** Opening Exercise materials block **

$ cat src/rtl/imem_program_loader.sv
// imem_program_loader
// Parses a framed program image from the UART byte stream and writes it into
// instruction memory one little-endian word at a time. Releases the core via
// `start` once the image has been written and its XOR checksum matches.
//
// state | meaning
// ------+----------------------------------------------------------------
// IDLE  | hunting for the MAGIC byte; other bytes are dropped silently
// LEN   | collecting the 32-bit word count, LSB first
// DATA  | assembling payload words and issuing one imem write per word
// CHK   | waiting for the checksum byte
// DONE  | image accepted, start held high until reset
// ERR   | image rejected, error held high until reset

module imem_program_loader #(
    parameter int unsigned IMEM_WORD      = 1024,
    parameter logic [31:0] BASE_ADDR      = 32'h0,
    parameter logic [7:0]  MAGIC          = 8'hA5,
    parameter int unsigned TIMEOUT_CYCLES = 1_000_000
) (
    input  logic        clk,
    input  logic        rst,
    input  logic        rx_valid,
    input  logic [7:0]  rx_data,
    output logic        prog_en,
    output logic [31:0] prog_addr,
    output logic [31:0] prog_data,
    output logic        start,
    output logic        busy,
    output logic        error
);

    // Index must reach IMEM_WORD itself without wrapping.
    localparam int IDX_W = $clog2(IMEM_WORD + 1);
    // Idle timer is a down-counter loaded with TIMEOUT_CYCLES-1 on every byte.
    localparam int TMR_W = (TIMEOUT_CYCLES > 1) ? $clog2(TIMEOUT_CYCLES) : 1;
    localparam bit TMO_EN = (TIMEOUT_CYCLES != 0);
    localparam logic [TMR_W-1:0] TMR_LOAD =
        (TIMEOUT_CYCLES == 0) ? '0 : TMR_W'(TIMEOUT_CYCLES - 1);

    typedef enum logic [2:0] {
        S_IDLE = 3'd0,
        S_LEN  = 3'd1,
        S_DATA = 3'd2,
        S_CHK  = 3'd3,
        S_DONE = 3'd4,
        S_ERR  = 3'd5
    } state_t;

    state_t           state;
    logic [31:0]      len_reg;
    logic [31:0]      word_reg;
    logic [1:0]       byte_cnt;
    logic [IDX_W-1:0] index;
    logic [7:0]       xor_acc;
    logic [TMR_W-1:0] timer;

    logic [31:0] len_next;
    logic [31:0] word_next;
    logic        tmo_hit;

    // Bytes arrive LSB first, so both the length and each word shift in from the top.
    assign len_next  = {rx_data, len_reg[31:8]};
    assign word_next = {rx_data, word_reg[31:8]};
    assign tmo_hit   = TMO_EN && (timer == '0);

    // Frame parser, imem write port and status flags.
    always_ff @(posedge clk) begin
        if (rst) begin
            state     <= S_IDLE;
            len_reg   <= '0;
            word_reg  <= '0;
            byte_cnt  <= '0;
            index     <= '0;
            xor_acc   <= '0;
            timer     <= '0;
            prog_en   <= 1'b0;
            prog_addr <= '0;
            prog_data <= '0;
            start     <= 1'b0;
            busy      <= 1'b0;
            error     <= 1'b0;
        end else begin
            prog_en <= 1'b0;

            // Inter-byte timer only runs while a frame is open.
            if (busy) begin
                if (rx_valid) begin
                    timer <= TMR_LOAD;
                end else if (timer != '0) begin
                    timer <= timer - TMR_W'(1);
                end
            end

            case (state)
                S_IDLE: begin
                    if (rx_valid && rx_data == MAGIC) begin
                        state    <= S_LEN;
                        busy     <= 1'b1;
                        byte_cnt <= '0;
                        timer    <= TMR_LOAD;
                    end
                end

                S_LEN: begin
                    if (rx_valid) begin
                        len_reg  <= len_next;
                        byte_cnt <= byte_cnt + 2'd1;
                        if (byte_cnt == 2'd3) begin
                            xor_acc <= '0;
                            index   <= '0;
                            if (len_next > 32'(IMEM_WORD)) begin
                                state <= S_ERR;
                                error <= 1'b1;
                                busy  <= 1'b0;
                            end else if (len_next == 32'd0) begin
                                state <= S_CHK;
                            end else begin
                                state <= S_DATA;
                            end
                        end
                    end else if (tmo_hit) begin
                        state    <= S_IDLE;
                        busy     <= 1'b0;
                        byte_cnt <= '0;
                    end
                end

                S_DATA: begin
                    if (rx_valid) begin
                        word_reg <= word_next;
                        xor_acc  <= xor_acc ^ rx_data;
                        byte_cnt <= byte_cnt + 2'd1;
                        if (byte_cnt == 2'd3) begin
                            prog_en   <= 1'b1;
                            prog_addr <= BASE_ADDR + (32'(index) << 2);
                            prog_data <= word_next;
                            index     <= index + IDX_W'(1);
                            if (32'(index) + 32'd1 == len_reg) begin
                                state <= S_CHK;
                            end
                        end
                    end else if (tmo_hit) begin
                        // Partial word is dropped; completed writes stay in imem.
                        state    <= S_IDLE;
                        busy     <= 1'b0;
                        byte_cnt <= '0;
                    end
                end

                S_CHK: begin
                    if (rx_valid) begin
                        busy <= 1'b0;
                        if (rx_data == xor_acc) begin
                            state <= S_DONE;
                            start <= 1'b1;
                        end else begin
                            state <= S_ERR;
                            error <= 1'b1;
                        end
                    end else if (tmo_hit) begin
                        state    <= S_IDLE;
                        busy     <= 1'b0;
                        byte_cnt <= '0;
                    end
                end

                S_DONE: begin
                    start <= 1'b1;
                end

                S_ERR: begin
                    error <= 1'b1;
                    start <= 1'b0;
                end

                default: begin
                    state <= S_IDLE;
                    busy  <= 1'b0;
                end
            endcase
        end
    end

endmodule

** Closing Exercise materials block **

» **About this task**: Please repeat all the records above exactly as they appear.

» **Expected output**:
$ cat src/rtl/imem_program_loader.sv
// imem_program_loader
// Parses a framed program image from the UART byte stream and writes it into
// instruction memory one little-endian word at a time. Releases the core via
// `start` once the image has been written and its XOR checksum matches.
//
// state | meaning
// ------+----------------------------------------------------------------
// IDLE  | hunting for the MAGIC byte; other bytes are dropped silently
// LEN   | collecting the 32-bit word count, LSB first
// DATA  | assembling payload words and issuing one imem write per word
// CHK   | waiting for the checksum byte
// DONE  | image accepted, start held high until reset
// ERR   | image rejected, error held high until reset

module imem_program_loader #(
    parameter int unsigned IMEM_WORD      = 1024,
    parameter logic [31:0] BASE_ADDR      = 32'h0,
    parameter logic [7:0]  MAGIC          = 8'hA5,
    parameter int unsigned TIMEOUT_CYCLES = 1_000_000
) (
    input  logic        clk,
    input  logic        rst,
    input  logic        rx_valid,
    input  logic [7:0]  rx_data,
    output logic        prog_en,
    output logic [31:0] prog_addr,
    output logic [31:0] prog_data,
    output logic        start,
    output logic        busy,
    output logic        error
);

    // Index must reach IMEM_WORD itself without wrapping.
    localparam int IDX_W = $clog2(IMEM_WORD + 1);
    // Idle timer is a down-counter loaded with TIMEOUT_CYCLES-1 on every byte.
    localparam int TMR_W = (TIMEOUT_CYCLES > 1) ? $clog2(TIMEOUT_CYCLES) : 1;
    localparam bit TMO_EN = (TIMEOUT_CYCLES != 0);
    localparam logic [TMR_W-1:0] TMR_LOAD =
        (TIMEOUT_CYCLES == 0) ? '0 : TMR_W'(TIMEOUT_CYCLES - 1);

    typedef enum logic [2:0] {
        S_IDLE = 3'd0,
        S_LEN  = 3'd1,
        S_DATA = 3'd2,
        S_CHK  = 3'd3,
        S_DONE = 3'd4,
        S_ERR  = 3'd5
    } state_t;

    state_t           state;
    logic [31:0]      len_reg;
    logic [31:0]      word_reg;
    logic [1:0]       byte_cnt;
    logic [IDX_W-1:0] index;
    logic [7:0]       xor_acc;
    logic [TMR_W-1:0] timer;

    logic [31:0] len_next;
    logic [31:0] word_next;
    logic        tmo_hit;

    // Bytes arrive LSB first, so both the length and each word shift in from the top.
    assign len_next  = {rx_data, len_reg[31:8]};
    assign word_next = {rx_data, word_reg[31:8]};
    assign tmo_hit   = TMO_EN && (timer == '0);

    // Frame parser, imem write port and status flags.
    always_ff @(posedge clk) begin
        if (rst) begin
            state     <= S_IDLE;
            len_reg   <= '0;
            word_reg  <= '0;
            byte_cnt  <= '0;
            index     <= '0;
            xor_acc   <= '0;
            timer     <= '0;
            prog_en   <= 1'b0;
            prog_addr <= '0;
            prog_data <= '0;
            start     <= 1'b0;
            busy      <= 1'b0;
            error     <= 1'b0;
        end else begin
            prog_en <= 1'b0;

            // Inter-byte timer only runs while a frame is open.
            if (busy) begin
                if (rx_valid) begin
                    timer <= TMR_LOAD;
                end else if (timer != '0) begin
                    timer <= timer - TMR_W'(1);
                end
            end

            case (state)
                S_IDLE: begin
                    if (rx_valid && rx_data == MAGIC) begin
                        state    <= S_LEN;
                        busy     <= 1'b1;
                        byte_cnt <= '0;
                        timer    <= TMR_LOAD;
                    end
                end

                S_LEN: begin
                    if (rx_valid) begin
                        len_reg  <= len_next;
                        byte_cnt <= byte_cnt + 2'd1;
                        if (byte_cnt == 2'd3) begin
                            xor_acc <= '0;
                            index   <= '0;
                            if (len_next > 32'(IMEM_WORD)) begin
                                state <= S_ERR;
                                error <= 1'b1;
                                busy  <= 1'b0;
                            end else if (len_next == 32'd0) begin
                                state <= S_CHK;
                            end else begin
                                state <= S_DATA;
                            end
                        end
                    end else if (tmo_hit) begin
                        state    <= S_IDLE;
                        busy     <= 1'b0;
                        byte_cnt <= '0;
                    end
                end

                S_DATA: begin
                    if (rx_valid) begin
                        word_reg <= word_next;
                        xor_acc  <= xor_acc ^ rx_data;
                        byte_cnt <= byte_cnt + 2'd1;
                        if (byte_cnt == 2'd3) begin
                            prog_en   <= 1'b1;
                            prog_addr <= BASE_ADDR + (32'(index) << 2);
                            prog_data <= word_next;
                            index     <= index + IDX_W'(1);
                            if (32'(index) + 32'd1 == len_reg) begin
                                state <= S_CHK;
                            end
                        end
                    end else if (tmo_hit) begin
                        // Partial word is dropped; completed writes stay in imem.
                        state    <= S_IDLE;
                        busy     <= 1'b0;
                        byte_cnt <= '0;
                    end
                end

                S_CHK: begin
                    if (rx_valid) begin
                        busy <= 1'b0;
                        if (rx_data == xor_acc) begin
                            state <= S_DONE;
                            start <= 1'b1;
                        end else begin
                            state <= S_ERR;
                            error <= 1'b1;
                        end
                    end else if (tmo_hit) begin
                        state    <= S_IDLE;
                        busy     <= 1'b0;
                        byte_cnt <= '0;
                    end
                end

                S_DONE: begin
                    start <= 1'b1;
                end

                S_ERR: begin
                    error <= 1'b1;
                    start <= 1'b0;
                end

                default: begin
                    state <= S_IDLE;
                    busy  <= 1'b0;
                end
            endcase
        end
    end

endmodule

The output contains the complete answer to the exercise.